The Ethtec Cellulosic Ethanol Pilot Plant project will demonstrate Ethtec’s innovative and cost-effective approach to the production of cellulosic ethanol and other renewable chemicals through the construction of a Pilot Plant.
According to the Commonwealth Department of Environment and Energy’s 2014 Emission Reduction Fund White Paper, transport emissions increased by 50 per cent between 1990 and 2012, the fastest sectoral growth over that period. Emissions increased because growth in transport activity outpaced improvements in fuel and transport efficiency. The Climate Change Authority’s (CCA) Light Vehicle Emissions Standards Research Report notes, without further policy action, overall transport emissions are projected to increase until 2030 unless significant efficiency gains are realised from the use of mass transport, more efficient vehicles and lower carbon intensity fuels.
The CCA views light vehicle electrification and biofuels for light vehicles as being able to deliver significant emissions reduction over the longer term. For heavier vehicles, biofuels and greater use of natural gas are considered to have the best potential to reduce the emissions intensity of Australia’s heavy vehicle fleet. Assessing the emissions reduction potential of a large range of transport options, the Australian Low Carbon Transport Forum found the top four options for delivering emissions improvements all involved changes to light vehicles: electrification, use of biofuels, fuel efficiency technologies and downsizing.
Ethtec is developing and commercialising new technology for environmentally sustainable production of ethanol biofuel from lignocellulosic materials, i.e., non-food, woody or fibrous biomass such as sugar cane bagasse, crop stubbles and forest material (the Ethtec Process). The Ethtec Process is comprised of four phases:
Phase 1: Lignocellulosic feedstock is fed into a twin screw extruder and impregnated with high concentration sulphuric acid whereupon the cellulose and hemicellulose components of the feedstock are decrystallised and solubilised. The output from the extruder passes to a hydrolysis reactor whereupon the solubilised cellulose and hemicellulose release their component sugars (glucose, xylose, galactose, mannose and arabinose) into solution.

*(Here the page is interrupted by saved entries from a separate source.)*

File: src/hdl/bilin_params.svh
`ifndef BILIN_PARAMS_SVH
`define BILIN_PARAMS_SVH

// Output pixels handled per group
`define BILIN_LANES 4

// Linear address into either image memory
`define BILIN_AW 19

// Image sizes and integer coordinates
`define BILIN_DIM_W 16

// Grey pixel
`define BILIN_PIX_W 8

// Fraction bits of a source coordinate
`define BILIN_FRAC_W 8

// One in Q0.8 for the complementary weight
`define BILIN_ONE_Q08 256

// Half an LSB of Q8.16 for round to nearest
`define BILIN_ROUND_Q016 32768

`endif

File: src/hdl/bilin_pkg.sv
`default_nettype none

`include "bilin_params.svh"

package bilin_pkg;

  // Image dimension or coordinate
  typedef logic [`BILIN_DIM_W-1:0]    dim_t;
  // Q8.8 scale and inverse scale
  typedef logic [2*`BILIN_FRAC_W-1:0] scale_t;
  typedef logic [`BILIN_AW-1:0]       addr_t;
  typedef logic [`BILIN_PIX_W-1:0]    pix_t;
  // Q0.8 coordinate fraction
  typedef logic [`BILIN_FRAC_W-1:0]   frac_t;
  // Q0.16 corner weight, wide enough for 256 x 256
  typedef logic [2*`BILIN_FRAC_W+1:0] weight_t;
  // Q8.16 product or sum
  typedef logic [31:0]                acc_t;

  // Fetch unit walk
  typedef enum logic [2:0] {
    FETCH_IDLE,
    FETCH_SETUP,
    FETCH_ROW,
    FETCH_GROUP,
    FETCH_READ,
    FETCH_HANDOFF
  } fetch_state_t;

  // Everything one lane needs to blend one output pixel
  typedef struct packed {
    logic  lane_valid;
    dim_t  x;
    frac_t fx;
    frac_t fy;
    pix_t  p00;
    pix_t  p10;
    pix_t  p01;
    pix_t  p11;
  } lane_req_t;

endpackage

`default_nettype wire

File: src/hdl/bilin_writer.sv
`timescale 1ns/1ps
`default_nettype none

`include "bilin_params.svh"

module bilin_writer (
  input  wire logic             clk,
  input  wire logic             rst_n,
  input  wire logic             i_valid,
  input  wire bilin_pkg::pix_t  i_pix [`BILIN_LANES],
  input  wire bilin_pkg::dim_t  i_x [`BILIN_LANES],
  input  wire bilin_pkg::dim_t  i_row,
  input  wire logic             i_lane_valid [`BILIN_LANES],
  input  wire bilin_pkg::dim_t  i_out_w,
  input  wire bilin_pkg::dim_t  i_out_h,
  output logic                  o_ready,
  output bilin_pkg::addr_t      o_out_waddr,
  output bilin_pkg::pix_t       o_out_wdata,
  output logic                  o_out_we,
  output logic                  o_done
);

  logic [$clog2(`BILIN_LANES)-1:0] lane;
  logic [31:0]                     waddr_full;
  logic                            at_end;
  logic                            last_q;

  // Group is released on its last lane
  assign o_ready = (lane == ($clog2(`BILIN_LANES))'(`BILIN_LANES - 1));

  assign waddr_full = i_row * i_out_w + i_x[lane];

  // Bottom right pixel of the output image
  assign at_end = i_lane_valid[lane] && (i_x[lane] == i_out_w - 1'b1)
               && (i_row == i_out_h - 1'b1);

  always_ff @(posedge clk or negedge rst_n) begin
    if (!rst_n) begin
      lane     <= '0;
      o_out_we <= 1'b0;
      last_q   <= 1'b0;
      o_done   <= 1'b0;
    end else begin
      // Padding lanes past the row end are skipped
      o_out_we <= i_valid && i_lane_valid[lane];
      last_q   <= i_valid && at_end;
      // Done trails the last write by one cycle
      o_done   <= last_q;
      if (i_valid) begin
        lane <= o_ready ? '0 : lane + 1'b1;
      end
    end
  end

  always_ff @(posedge clk) begin
    if (i_valid) begin
      o_out_waddr <= waddr_full[`BILIN_AW-1:0];
      o_out_wdata <= i_pix[lane];
    end
  end

endmodule

`default_nettype wire

File: config.mk
export PLATFORM = sky130hd
export DESIGN_NAME = bilin_writer
export DESIGN_NICKNAME = d
export VERILOG_FILES = /design/src/hdl/bilin_pkg.sv /design/src/hdl/bilin_writer.sv
export VERILOG_INCLUDE_DIRS = /design/src /design/src/hdl
export SDC_FILE = /design/constraint.sdc
export NUM_CORES = 1
export LEC_CHECK = 0
export BUFFER_PORTS_ARGS = -buffer_cell sky130_fd_sc_hd__buf_2
export CAP_MARGIN = 20
export CORE_ASPECT_RATIO = 0.9
export CORE_MARGIN = 4
export CORE_UTILIZATION = 50
export DETAILED_ROUTE_END_ITERATION = 8
export PLACE_DENSITY = 0.76
export SYNTH_ARGS = -nofsm -noshare
export SYNTH_HDL_FRONTEND = slang
export SYNTH_SLANG_ARGS = --single-unit
File: constraint.sdc
create_clock -name clk -period 5.25 [get_ports clk]
set_clock_uncertainty 0.15 [all_clocks]
set_input_delay 0.525 -clock clk [delete_from_list [all_inputs] [get_ports clk]]
set_output_delay 0.525 -clock clk [all_outputs]
set_load 0.02 [all_outputs]
==> results.cfg <==
[setup_path]
cpPeakStageDelay_ns = 0.55
cp_cell_sequence = buf_12 -> and2_4 -> fa_1 -> inv_2 -> fa_1 -> fa_1 -> fa_1 -> inv_1 -> fa_1 -> inv_1 -> fa_1 -> inv_2 -> ha_4 -> a21o_1 -> a21oi_2 -> nor2_1 -> a21oi_1 -> o31ai_2 -> o41a_1 -> xor2_1
crit_slowest_cell = fa_1
cp_max_fo = 7
critPathLaunchType = input pin
critPathKind = input pin to register
end_kind = register
path_buf_inv = 5
cp.depth = 20
crit_required_ns = 5.13
critical_path.top_delay_family = adder cells
crit_top_cell = fa_1
reg2reg_depth = 18
critPathArrivalTime_ns = 5.28

[synthesis]
synth_cells = 922
synth_compound_gate_area_share_pct = 3.61
synth-seq-area-share_pct = 11.1
ys.flop_type = edfxtp_1
synth-edff-count = 27
synth_nets = 1268
synthArstFlopShare_pct = 15.6
synthAdderAreaFrac_pct = 40.8
synth_top_area_share_pct = 31.9
syn_avg_cell_area_um2 = 9.18
synth-simple-area-share_pct = 16.4
synth.area.mux_share_pct = 7.65
syn_area_um2 = 8460
synth_common_cells = 223 x inv_1, 135 x fa_1, 99 x and2_1, 97 x nand2_1, 68 x xnor2_1
synth_warnings = 0
synth_top_area_cell = fa_1
ys_types = 46
ys_top_cells_by_area = fa_1 32%, inv_1 9.9%, edfxtp_1 9.6%, ha_1 8.9%, and2_1 7.3%
synth_top_family_by_area = adder cells
yosysMostFrequentCell = inv_1
synth-xor-area-share_pct = 8.70
synth-seq-cells = 32

[placement]
placed_area_um2 = 10300
numPortBuffers = 180
hpwl_um = 21600
gp_congestion = 0.999

[timing]
worst_pin_slew_ns = 0.799
fmax_mhz = 185
hold_viol = 0
hold_ws_ns = 0.202
fin_ws_ns = -0.149
slew_viol_final = 0
layout_min_cycle_time_ns = 5.40
grt_setup_unrepaired = true
post-route-period-util_pct = 103
setup_viol = 3
relSlewSlack_pct = 45.4

[global_route]
grt_max_degree = 31
grt_pass1_wl_um = 38800
grt_pass1_vias = 7488
grt.overflow.total = 0
antenna_found_initial = 9
track_usage_pct = 25.8

[floorplanning]
die_y_um = 131
ioPinCount = 181
start_util_pct = 51.7
die_w_um = 145
core_um2 = 16400
die-area_um2 = 19100
fp-row-count = 44

[finish]
area_growth_pct = 27.1
multi_input_area_um2 = 6690
seq_area_um2 = 937
stdcell_area_um2 = 10800
fin_nets = 1517
fill_cells = 1318
drive_above_1_share_pct = 31.1

[clocking]
clk-insertion-delay-late_ns = 0.28
clkTransAtPathRegs_ns = 0.06
cts_made_buffers = 5
cts_num_sinks = 32
cts_tree = yes
clockBufferDepth = 2
cts_root_buf = clkbuf_16
h-tree-depth = 2

[worst_hold_path]
worstHoldPathCells = 0
hp-class = register to register

[detailed_routing]
num_vias = 7148
ant_nets = 0
vias_per_cell = 5.15
drc = 0
firstDrtPassIters = 5
post_drt_wl_per_cell_um = 17.8
wl_um = 24700
drtIter0Drc = 370

[flow_run]
cap_violations = 0

[run_status]
status = complete, but fails checks
violations = negative setup slack
==> layout by cell type, fill, tap and decap left out, drive strengths merged, types with 6 or more instances in the layout <==
cell type  synthesis  layout
xnor2             68      68
inv              223     223
fa               135     135
clkbuf            37       8
edfxtp            27      27
o21ai             12      12
diode              0       8
xor2              16      16
nand3              8       8
nand2             97      97
nor3              11      11
a21oi             11      11
ha                60      60
mux4              24      24
buf                5     281
nor4               6       6
and2              99      99
nor2              20      20
nor2b              8       8
or3                6       6
==> final cells by class <==
type | instances | share of cell area [%]
Antenna cell | 8 | 0.186
Tap cell | 207 | 2.41
Multi-Input combinational cell | 625 | 62.2
Timing Repair Buffer | 284 | 17.3
Clock buffer | 6 | 1.29
Sequential cell | 32 | 8.72
Clock inverter | 2 | 0.0931
Inverter | 223 | 7.79
==> stage by stage <==
stage | utilization (%) | setup TNS [ns] | cells | worst slack, ns
2_1_floorplan | - | -1.10 | 922 | -0.539
5_1_grt | 65.7 | -0.864 | 1385 | -0.304
3_3_place_gp | 63.0 | -2.15 | 1368 | -0.525
3_5_place_dp | 63.0 | -2.67 | 1368 | -0.604
6_report | 65.8 | -0.211 | 1387 | -0.149
4_1_cts | 64.7 | -0.239 | 1379 | -0.0890
==> state kept, by name, summed over array words and instances, names as in the netlist <==
name,cells
o_out_waddr,19
o_out_wdata,8
lane,2
last_q,1
o_done,1
o_out_we,1
==> kinds of logic (layout without fill, tap and decap cells) <==
kind of cell             count (synthesis)  after routing
flip-flops                              32             32
buffers and inverters                  265            515
adder cells (fa/ha/maj)                195            195
XOR/XNOR                                84             84
multiplexers                            34             34
AO/OA/AOI/OAI                           46             46
AND/OR/NAND/NOR                        266            266
other                                    0              8
==> what timing repair did <==
item                       CTS  global route
hold endpoints to repair     5             0
pin swaps                   15            19
buffers inserted             2             1
resized for setup           26            49
hold buffers                 1             0
setup endpoints to repair    5             7
==> final timing paths <==
kind                                  from  slack (ns)         endpoint
worst max-delay path            i_out_w[4]       -0.15  o_out_waddr[17]
worst min register to register      last_q        0.20           o_done
worst min-delay path                last_q        0.20           o_done
max in group asynchronous            rst_n        4.36          lane[0]
worst max register to register     lane[0]        0.19  o_out_waddr[17]
min in group asynchronous            rst_n        0.44          lane[1]
==> per-layer routing <==
metal / vias up / share of wire, % / GRT usage (%)
li1: 3315 / - / -
met1: 3465 / 40 / 32.7
met2: 312 / 48 / 43.0
met3: 56 / 8.7 / 6.44
met4: 0 / 3.5 / 10.1
met5: - / 0 / 0
Power is left out: the tool's default activity adds up to more than one toggle a clock period on the data nets, which glitch-free logic cannot reach.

Phase 2: The output from the hydrolysis reactor is filtered to recover the solid lignin component of the feedstock, which is used for energy generation. The filtrate liquid mixture of sugars and acid is separated by chromatography into a sugars stream (hydrolysate) and a diluted acid stream. The acid stream is re-concentrated and recycled to phase 1.
Phase 3: The full range of sugars in the hydrolysate are fermented to ethanol using Ethtec’s yeast platform.

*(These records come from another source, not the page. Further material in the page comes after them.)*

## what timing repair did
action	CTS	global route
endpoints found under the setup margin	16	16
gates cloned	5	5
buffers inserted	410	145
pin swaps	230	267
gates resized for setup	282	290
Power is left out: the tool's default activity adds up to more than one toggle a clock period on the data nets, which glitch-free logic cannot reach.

Phase 4: Ethanol is recovered at a concentration suitable for use as a biofuel, simultaneously with treatment of the waste and recycle of the water in a novel non-distillation process.
Phase 1 and Phase 2 have been completed. The project will complete Phase 3 and Phase 4 and demonstrate the integrated Ethtec Process through the construction of a Pilot Plant demonstration facility.

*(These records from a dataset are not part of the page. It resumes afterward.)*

## config.mk

```make
export PLATFORM = sky130hd
export DESIGN_NAME = clint_top
export DESIGN_NICKNAME = d
export VERILOG_FILES = /design/src/design/clint_reg_pkg.sv /design/src/design/clint_axi_pkg.sv /design/src/design/clint_top.sv /design/src/design/clint_resp_unit.sv /design/src/design/clint_timer_core.sv /design/src/design/clint_axi_front.sv
export VERILOG_INCLUDE_DIRS = /design/src /design/src/design
export SDC_FILE = /design/constraint.sdc
export NUM_CORES = 1
export LEC_CHECK = 0
export BUFFER_PORTS_ARGS = -buffer_cell sky130_fd_sc_hd__buf_4
export CORE_MARGIN = 2
export CORE_UTILIZATION = 45
export DETAILED_ROUTE_END_ITERATION = 10
export PLACE_DENSITY = 0.69
export SLEW_MARGIN = 25
export SYNTH_ARGS = -nofsm -noshare
export SYNTH_HDL_FRONTEND = slang
export SYNTH_SLANG_ARGS = --single-unit
```

## constraint.sdc

```tcl
create_clock -name clk -period 4 [get_ports clk]
set_input_delay 0.6 -clock clk [delete_from_list [all_inputs] [get_ports clk]]
set_output_delay 0.6 -clock clk [all_outputs]
set_load 0.1 [all_outputs]
```

## src/design/clint_defs.svh

```systemverilog
`ifndef CLINT_DEFS_SVH
`define CLINT_DEFS_SVH

// only the low address bits take part in decoding
`define CLINT_DEC_W 16

// register offsets inside the decoded window
`define CLINT_MSIP_OFF 16'h0000
`define CLINT_MTIMECMP_OFF 16'h4000
`define CLINT_MTIME_OFF 16'hbff8

// compare value out of reset
// all ones keeps the timer interrupt quiet until software programs it
`define CLINT_MTIMECMP_RST 64'hffff_ffff_ffff_ffff

`endif
```

## src/design/clint_reg_pkg.sv

```systemverilog
`default_nettype none

package clint_reg_pkg;

    // one opcode per register and direction
    // the _NONE codes cover unmapped offsets
    typedef enum logic [2:0] {
        OP_RD_MSIP,
        OP_RD_MTIMECMP,
        OP_RD_MTIME,
        OP_RD_NONE,
        OP_WR_MSIP,
        OP_WR_MTIMECMP,
        OP_WR_MTIME,
        OP_WR_NONE
    } reg_op_e;

    // single cycle strobe from the front into the core
    typedef struct packed {
        logic        valid;
        reg_op_e     op;
        logic [63:0] wdata;
        logic [7:0]  wstrb;
    } reg_req_t;

    // returned by the core in the same cycle as the request
    typedef struct packed {
        logic        valid;
        logic        is_read;
        logic [63:0] rdata;
    } reg_rsp_t;

endpackage

`default_nettype wire

```

## src/design/clint_axi_pkg.sv

```systemverilog
`default_nettype none

package clint_axi_pkg;

    // standard AXI response codes
    // this slave only ever returns OKAY
    typedef enum logic [1:0] {
        OKAY   = 2'b00,
        EXOKAY = 2'b01,
        SLVERR = 2'b10,
        DECERR = 2'b11
    } axi_resp_e;

    typedef struct packed {
        logic [63:0] addr;
        logic [2:0]  prot;
    } axi_aw_t;

    typedef struct packed {
        logic [63:0] data;
        logic [7:0]  strb;
    } axi_w_t;

    typedef struct packed {
        logic [63:0] addr;
        logic [2:0]  prot;
    } axi_ar_t;

    typedef struct packed {
        logic [63:0] data;
        axi_resp_e   resp;
    } axi_r_t;

    typedef struct packed {
        axi_resp_e resp;
    } axi_b_t;

endpackage

`default_nettype wire

```

## src/design/clint_top.sv

```systemverilog
`default_nettype none

module clint_top (
    input  wire                            clk,
    input  wire                            rst_n,
    input  wire                            rtc_tick,
    input  wire clint_axi_pkg::axi_aw_t    aw,
    input  wire                            awvalid,
    output logic                           awready,
    input  wire clint_axi_pkg::axi_w_t     w,
    input  wire                            wvalid,
    output logic                           wready,
    input  wire clint_axi_pkg::axi_ar_t    ar,
    input  wire                            arvalid,
    output logic                           arready,
    output clint_axi_pkg::axi_r_t          r,
    output logic                           rvalid,
    input  wire                            rready,
    output clint_axi_pkg::axi_b_t          b,
    output logic                           bvalid,
    input  wire                            bready,
    output logic                           timer_irq,
    output logic                           soft_irq
);

    clint_reg_pkg::reg_req_t reg_req;
    clint_reg_pkg::reg_rsp_t reg_rsp;
    logic                    resp_busy;

    clint_axi_front clint_axi_front_i (
        .clk       (clk),
        .rst_n     (rst_n),
        .aw        (aw),
        .awvalid   (awvalid),
        .w         (w),
        .wvalid    (wvalid),
        .ar        (ar),
        .arvalid   (arvalid),
        .resp_busy (resp_busy),
        .awready   (awready),
        .wready    (wready),
        .arready   (arready),
        .reg_req   (reg_req)
    );

    clint_timer_core clint_timer_core_i (
        .clk       (clk),
        .rst_n     (rst_n),
        .rtc_tick  (rtc_tick),
        .reg_req   (reg_req),
        .reg_rsp   (reg_rsp),
        .timer_irq (timer_irq),
        .soft_irq  (soft_irq)
    );

    clint_resp_unit clint_resp_unit_i (
        .clk       (clk),
        .rst_n     (rst_n),
        .reg_rsp   (reg_rsp),
        .rready    (rready),
        .bready    (bready),
        .r         (r),
        .rvalid    (rvalid),
        .b         (b),
        .bvalid    (bvalid),
        .resp_busy (resp_busy)
    );

endmodule

`default_nettype wire

```

## src/design/clint_resp_unit.sv

```systemverilog
`default_nettype none

module clint_resp_unit (
    input  wire                            clk,
    input  wire                            rst_n,
    input  wire clint_reg_pkg::reg_rsp_t   reg_rsp,
    input  wire                            rready,
    input  wire                            bready,
    output clint_axi_pkg::axi_r_t          r,
    output logic                           rvalid,
    output clint_axi_pkg::axi_b_t          b,
    output logic                           bvalid,
    output logic                           resp_busy
);

    logic [63:0] rdata_q;

    always_ff @(posedge clk or negedge rst_n)
    begin
        if (!rst_n)
        begin
            rvalid <= 1'b0;
            bvalid <= 1'b0;
        end
        else
        begin
            if (reg_rsp.valid && reg_rsp.is_read)
            begin
                rvalid <= 1'b1;
            end
            else if (rready)
            begin
                rvalid <= 1'b0;
            end
            if (reg_rsp.valid && !reg_rsp.is_read)
            begin
                bvalid <= 1'b1;
            end
            else if (bready)
            begin
                bvalid <= 1'b0;
            end
        end
    end

    // read data capture
    always_ff @(posedge clk)
    begin
        if (reg_rsp.valid && reg_rsp.is_read)
        begin
            rdata_q <= reg_rsp.rdata;
        end
    end

    assign r.data    = rdata_q;
    assign r.resp    = clint_axi_pkg::OKAY;
    assign b.resp    = clint_axi_pkg::OKAY;
    // front must hold off while anything waits here
    assign resp_busy = rvalid || bvalid;

    // relies on the front never issuing while busy
    a_one_resp: assert property (
        @(posedge clk) disable iff (!rst_n)
        !(rvalid && bvalid)
    );

endmodule

`default_nettype wire

```

## src/design/clint_timer_core.sv

```systemverilog
`default_nettype none

`include "clint_defs.svh"

module clint_timer_core (
    input  wire                            clk,
    input  wire                            rst_n,
    input  wire                            rtc_tick,
    input  wire clint_reg_pkg::reg_req_t   reg_req,
    output clint_reg_pkg::reg_rsp_t        reg_rsp,
    output logic                           timer_irq,
    output logic                           soft_irq
);

    logic [63:0] mtime_q;
    logic [63:0] mtimecmp_q;
    logic [63:0] msip_q;
    logic        wr_msip;
    logic        wr_mtimecmp;
    logic        wr_mtime;

    // keep old bytes where the strobe is low
    function automatic logic [63:0] merge_bytes(
        input logic [63:0] old_val,
        input logic [63:0] new_val,
        input logic [7:0]  strb
    );
        logic [63:0] res;
        res = old_val;
        for (int i = 0; i < 8; i++)
        begin
            if (strb[i])
            begin
                res[i*8 +: 8] = new_val[i*8 +: 8];
            end
        end
        return res;
    endfunction

    assign wr_msip     = reg_req.valid && (reg_req.op == clint_reg_pkg::OP_WR_MSIP);
    assign wr_mtimecmp = reg_req.valid && (reg_req.op == clint_reg_pkg::OP_WR_MTIMECMP);
    assign wr_mtime    = reg_req.valid && (reg_req.op == clint_reg_pkg::OP_WR_MTIME);

    always_ff @(posedge clk or negedge rst_n)
    begin
        if (!rst_n)
        begin
            mtime_q    <= 64'h0;
            mtimecmp_q <= `CLINT_MTIMECMP_RST;
            msip_q     <= 64'h0;
        end
        else
        begin
            // a bus write beats the tick
            if (wr_mtime)
            begin
                mtime_q <= merge_bytes(mtime_q, reg_req.wdata, reg_req.wstrb);
            end
            else if (rtc_tick)
            begin
                mtime_q <= mtime_q + 64'd1;
            end
            if (wr_mtimecmp)
            begin
                mtimecmp_q <= merge_bytes(mtimecmp_q, reg_req.wdata, reg_req.wstrb);
            end
            // msip implements bit 0 only
            if (wr_msip)
            begin
                msip_q <= merge_bytes(msip_q, reg_req.wdata & 64'h1, reg_req.wstrb);
            end
        end
    end

    // read value taken before this edge's update
    always_comb
    begin
        reg_rsp.valid   = reg_req.valid;
        reg_rsp.is_read = reg_req.op inside {clint_reg_pkg::OP_RD_MSIP,
                                             clint_reg_pkg::OP_RD_MTIMECMP,
                                             clint_reg_pkg::OP_RD_MTIME,
                                             clint_reg_pkg::OP_RD_NONE};
        case (reg_req.op)
            clint_reg_pkg::OP_RD_MSIP:     reg_rsp.rdata = msip_q;
            clint_reg_pkg::OP_RD_MTIMECMP: reg_rsp.rdata = mtimecmp_q;
            clint_reg_pkg::OP_RD_MTIME:    reg_rsp.rdata = mtime_q;
            default:                       reg_rsp.rdata = 64'h0;
        endcase
    end

    // interrupt levels lag the registers by one cycle
    always_ff @(posedge clk or negedge rst_n)
    begin
        if (!rst_n)
        begin
            timer_irq <= 1'b0;
            soft_irq  <= 1'b0;
        end
        else
        begin
            timer_irq <= (mtime_q >= mtimecmp_q);
            soft_irq  <= msip_q[0];
        end
    end

    a_msip_bit0_only: assert property (
        @(posedge clk) disable iff (!rst_n)
        msip_q[63:1] == 63'h0
    );

endmodule

`default_nettype wire

```

## src/design/clint_axi_front.sv

```systemverilog
`default_nettype none

`include "clint_defs.svh"

module clint_axi_front (
    input  wire                            clk,
    input  wire                            rst_n,
    input  wire clint_axi_pkg::axi_aw_t    aw,
    input  wire                            awvalid,
    input  wire clint_axi_pkg::axi_w_t     w,
    input  wire                            wvalid,
    input  wire clint_axi_pkg::axi_ar_t    ar,
    input  wire                            arvalid,
    input  wire                            resp_busy,
    output logic                           awready,
    output logic                           wready,
    output logic                           arready,
    output clint_reg_pkg::reg_req_t        reg_req
);

    typedef enum logic {
        IDLE,
        ACCEPT
    } state_e;

    state_e                   state_q;
    logic                     rd_sel_q;
    logic [`CLINT_DEC_W-1:0]  dec_addr;
    clint_reg_pkg::reg_op_e   dec_op;

    // arbitration, reads win over a write arriving in the same cycle
    always_ff @(posedge clk or negedge rst_n)
    begin
        if (!rst_n)
        begin
            state_q  <= IDLE;
            rd_sel_q <= 1'b0;
        end
        else
        begin
            case (state_q)
                IDLE:
                begin
                    if (!resp_busy && arvalid)
                    begin
                        state_q  <= ACCEPT;
                        rd_sel_q <= 1'b1;
                    end
                    else if (!resp_busy && awvalid && wvalid)
                    begin
                        state_q  <= ACCEPT;
                        rd_sel_q <= 1'b0;
                    end
                end
                default:
                begin
                    // accept lasts one cycle only
                    state_q <= IDLE;
                end
            endcase
        end
    end

    // ready pulses come straight from the registered state
    assign arready = (state_q == ACCEPT) && rd_sel_q;
    assign awready = (state_q == ACCEPT) && !rd_sel_q;
    assign wready  = (state_q == ACCEPT) && !rd_sel_q;

    // address decode of the winning channel
    always_comb
    begin
        dec_addr = rd_sel_q ? ar.addr[`CLINT_DEC_W-1:0] : aw.addr[`CLINT_DEC_W-1:0];
        case (dec_addr)
            `CLINT_MSIP_OFF:
                dec_op = rd_sel_q ? clint_reg_pkg::OP_RD_MSIP : clint_reg_pkg::OP_WR_MSIP;
            `CLINT_MTIMECMP_OFF:
                dec_op = rd_sel_q ? clint_reg_pkg::OP_RD_MTIMECMP
                                  : clint_reg_pkg::OP_WR_MTIMECMP;
            `CLINT_MTIME_OFF:
                dec_op = rd_sel_q ? clint_reg_pkg::OP_RD_MTIME : clint_reg_pkg::OP_WR_MTIME;
            default:
                dec_op = rd_sel_q ? clint_reg_pkg::OP_RD_NONE : clint_reg_pkg::OP_WR_NONE;
        endcase
    end

    // request fires in the transfer cycle itself
    always_comb
    begin
        reg_req.valid = (state_q == ACCEPT);
        reg_req.op    = dec_op;
        reg_req.wdata = rd_sel_q ? 64'h0 : w.data;
        reg_req.wstrb = rd_sel_q ? 8'h0 : w.strb;
    end

    // AW and W complete together, and only against a master still holding both valids
    a_aw_w_paired: assert property (
        @(posedge clk) disable iff (!rst_n)
        (awready || wready) |-> (awready && wready && awvalid && wvalid)
    );

endmodule

`default_nettype wire

```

The Pilot Plant is expected to have an ethanol production capacity of 270,000 litres per annum. It is intended to be a scalable demonstration facility and centre for research and development to aid in the roll-out of cellulosic ethanol production at commercial scale.
The Ethtec Process is being developed based on detailed economic modelling of the sensitivity of the internal rate of return of an Ethtec Process Plant to a wide range of variable factors including feedstock cost, capex, opex, ethanol selling price and the value of a flexible range of co-products, including electricity.
The project aims to enable the production of ethanol in volumes that are significant in the context of meeting liquid fuel demand, at a price without subsidy that is competitive with the price of petroleum fuels derived from crude oil, after having paid a reasonable price for the lignocellulosic feedstock.
An ethanol fuel industry based on production from lignocellulosic materials is unique in that if successful, it could result in substantial reductions in greenhouse gas emissions in the transport and industrial sectors, while simultaneously providing solutions to rural unemployment and land degradation through enhancing the economics of crop and forest production.